Boris frowned at the human, but nodded after a second’s regard. “You are correct, Joshua. We are all shadows of his glory.”
“Should we check the other Fel Slaves, archmage?” One of the other magicians spoke up.
“Yes, we’d be fools not to while we are here.” Boris began his chanting before he turned away from the open door. It shut behind him, sealing the entrance without seam. When he reached the far side of the room, the walls melted away.
Again, Emilia had to clasp her hand over her mouth as dozens, then hundreds of figures appeared, all wrapped in black cloth. Distortion in the air suggested they lay behind some kind of glass wall or field, but Emilia hardly paid attention to that. She lost count of the figures as more and more streamed by like pages of an online book flicked away to the seeker’s destination.
Boris’s chanting ended and three final figures appeared. One of them was wrapped in the same all-black cloth as the other Fel Slaves had been, but the top of his or her head was exposed. Based on the black and gold rivulets dripping slowly from the crown, the wrapping was melting.
The second figure was wrapped in a pure white cloth, unblemished and unmarked. Unlike the others, the figure was not bound so tightly as to show their silhouette. Instead, they looked more like a cylinder that tapered at the top and bottom.
Boris stared at the final figure with a grumpy frown, the kind he turned on Emilia when she complained about her lessons. Wrapped like the other black-clad mummies this figure’s cloth was red. Black and gold lines covered the cloth, also like the others, but the person within writhed actively. Only when she noticed that did Emilia realize that none of the other figures had moved.
A solid minute passed while Boris studied the three figures. He lingered over the black-clad one who’s bonds melted slowly, but he devoted almost as much time to the other two.
“How long before the head is exposed, archmage?” the same strange magician posed the question as had asked about examining them in the first place.
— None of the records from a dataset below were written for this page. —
Context: an optimization exercise on an open-source flow, tuned for small area. The choices shown serve that exercise and are no tape-out recipe.
Function was checked by simulation only, so behaviour that the tests miss may differ from the original.
The flow treats the clock pin as an ideal source, which a real chip does not have.

==> flow/design.v (excerpt) <==
module pwm16 (
    input  wire        clk,
    input  wire        rst,
    input  wire        bus_we,
    input  wire        bus_re,
    input  wire [7:0]  bus_addr,
    input  wire [31:0] bus_wdata,
    output wire [31:0] bus_rdata,
    output wire [5:0]  pin_out,
    output wire [5:0]  pin_oe
);
    reg [15:0] ncnt;          
    reg [1:0]  mode;
    reg        init_done;
    reg [3:0]  st;            
    reg        kw, kx, ks;    
    reg [15:0] code;
    reg [15:0] enc_c;         
    reg        enc_v;         
    reg        qres;
    reg [15:0] ocrp0, ocrp1;  
    reg [7:0]  ocrh0, ocrh1;  
    reg [7:0]  ocrl0, ocrl1;  
    reg [5:0]  dir, lvl, com;
    reg [17:0] rdata;
    assign bus_rdata = {14'd0, rdata};
    function lemaj16(input [15:0] nx, input [15:0] y);
        integer i;
        reg r;
        begin
            r = nx[0] | y[0];
            for (i = 1; i < 16; i = i + 1)
                r = (nx[i] & y[i]) | (nx[i] & r) | (y[i] & r);
            lemaj16 = r;
        end
    endfunction
    function lemaj8(input [7:0] nx, input [7:0] y);
        integer i;
        reg r;
        begin
            r = nx[0] | y[0];
            for (i = 1; i < 8; i = i + 1)
                r = (nx[i] & y[i]) | (nx[i] & r) | (y[i] & r);
            lemaj8 = r;
        end
    endfunction
    function [16:0] inc16(input [15:0] x, input ci);
        integer i;
        reg c;
        begin
            c = ci;
            for (i = 0; i < 16; i = i + 1) begin
                inc16[i] = x[i] ^ c;
                c = c & x[i];
            end
            inc16[16] = c;
        end
    endfunction
    function [15:0] dec16(input [15:0] x, input bi);
        integer i;
        reg b;
        begin
            b = bi;
            for (i = 0; i < 16; i = i + 1) begin
                dec16[i] = x[i] ^ b;
                b = b & ~x[i];
            end
        end
    endfunction
    function [7:0] dec8(input [7:0] x, input bi);
        integer i;
        reg b;
        begin
            b = bi;
            for (i = 0; i < 8; i = i + 1) begin
                dec8[i] = x[i] ^ b;
                b = b & ~x[i];
            end
        end
    endfunction
    wire busy    = |st;
    wire rev     = mode[0];               
    wire in_init = |mode & ~init_done;    
  ...
==> flow/config.mk <==
export PLATFORM = sky130hd
export DESIGN_NAME = pwm16
export DESIGN_NICKNAME = pwm16
export VERILOG_FILES = /design/flow/design.v
export SDC_FILE = /design/flow/constraint.sdc
export NUM_CORES = 4
export LEC_CHECK = 0
export CAP_MARGIN = 20
export CORE_MARGIN = 2
export CORE_UTILIZATION = 40
export PLACE_DENSITY = 0.6
export SLEW_MARGIN = 20
==> flow/constraint.sdc <==
create_clock -name core_clock -period 12.0 [get_ports {clk}]
set_input_delay 2.4000 -clock core_clock [delete_from_list [all_inputs] [get_ports {clk}]]
set_output_delay 2.4000 -clock core_clock [all_outputs]
set_load 0.01 [all_outputs]
standard.sh (not shown) runs the stock make flow with config.mk's settings and CLKGATE_MAP_FILE= SYNTH_SCRIPT=/design/flow/synth_recipe.tcl, a recipe that flattens the netlist after the stock synthesis.
==> flow/flow/run.sh <==
#!/bin/bash
# Own layout flow: the standard ORFS flow (standard.sh) with these changes:
#  - synthesis is the standard flow's own script, except that ABC maps the logic with each
#    area-oriented script flow/abc_*.script and the smallest result is kept
#    (flow/multi_abc.tcl; registers are mapped before ABC and are the same as
#    in the standard synthesis);
#  - every input and output port is buffered with sky130_fd_sc_hd__buf_1;
#  - clock tree synthesis takes its arguments from flow/cts_args (no dummy loads);
#  - no buffers are inserted for outputs driven by a constant (SYNTH_INSBUF=0);
#  - adders are left to ABC (ADDER_MAP_FILE empty) instead of half-adder cells;
#  - after clock tree synthesis, flow/clk_downsize.tcl swaps clock buffers for
#    smaller ones while every flip-flop clock pin stays under 108 ps of slew (estimated);
#  - the constant-0 outputs share one tie cell (SKIP_REPAIR_TIE_FANOUT=1).
# Each tool's output stays in orfs/logs/...; make's own output is in flow_make.log.
set -euo pipefail
W=$(pwd)
# ORFS synth.tcl with ABC's mapping replaced by flow/multi_abc.tcl
awk -v dir="$W/flow" '
  /log_cmd abc \{\*\}\$abc_args/ {
    print "  source " dir "/multi_abc.tcl"
    print "  multi_abc [lsort [glob " dir "/abc_*.script]]"
    next
  }
  { print }' "$FLOW_HOME/scripts/synth.tcl" > "$W/own_synth_body.tcl"
grep -q "multi_abc \[" "$W/own_synth_body.tcl"
# The standard flow's synthesis script, sourcing the copy above
sed "s#\$::env(SCRIPTS_DIR)/synth.tcl#$W/own_synth_body.tcl#" synth_recipe.tcl > "$W/own_synth.tcl"
grep -q "own_synth_body.tcl" "$W/own_synth.tcl"
CTS_ARGS=$(tr '\n' ' ' < "$W/flow/cts_args")
bash standard.sh SYNTH_SCRIPT="$W/own_synth.tcl" \
  "BUFFER_PORTS_ARGS=-buffer_cell sky130_fd_sc_hd__buf_1" "CTS_ARGS=$CTS_ARGS" SYNTH_INSBUF=0 ADDER_MAP_FILE= \
  POST_CTS_TCL="$W/flow/clk_downsize.tcl" SKIP_REPAIR_TIE_FANOUT=1 finish > "$W/flow_make.log" 2>&1
test -s out/final.def
Other scripts of this flow, unchanged in this note and not shown: flow/flow/abc_1.script, flow/flow/abc_2.script, flow/flow/abc_3.script, flow/flow/abc_4.script, flow/flow/clk_downsize.tcl, flow/flow/cts_args, flow/flow/multi_abc.tcl
The first run completed without violations.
“Hard to say. At least a century, probably longer.” Stroking his chin, Boris turned his gaze onto the questioner. “How goes the research?”
“Slowly, sir…” Boris wiped his hand over the walls where the Fel Slaves hung. The walls turned opaque and Emilia could no longer see them hanging there. An instant before the walls turned black again, she swore she saw the red-clad figure turn its head to look at her.
Emilia scrabbled back away from the walls and into the surface behind her.
“Stop it, you’re gonna mess up my illusion.” Mirabel hissed at Emilia, but terror had wrapped its fist around Emilia’s heart. That trapped person, monster, or being, had looked at her, through the magic Mirabel motioned and through the same transparent wall Boris acted so confident of.
“Please let me out of here…” Emilia’s words sounded desperate to her own ears, but her pulse shot into the red as Boris and Joshua both turned to look at her.
“What in name of every archangel?” The words left Joshua’s lips as the wall behind Emilia faded.
Magical chanting followed her down the hallway as she chased after the lights on the floor that Emilia was certain pointed the way out of the spire. Ignoring the chanting as best she could, she scrabbled on all fours as the green light faded and the black stone maw opened to allow her escape.
“Oh fuck…” Emilia repeated herself as she ran smack into Betsy, who’d been crouched outside.
“Em! What the hell?”
Mirabel shot between them, “less yacking and more fleeing! They’re coming you two idiots!”
Emilia grabbed Betsy in arms that had never once been strong enough to carry the other woman before and lifted her one handed. Mirabel screamed out a renewed chant and then directed their panicked flight out from the open and into the forest beyond.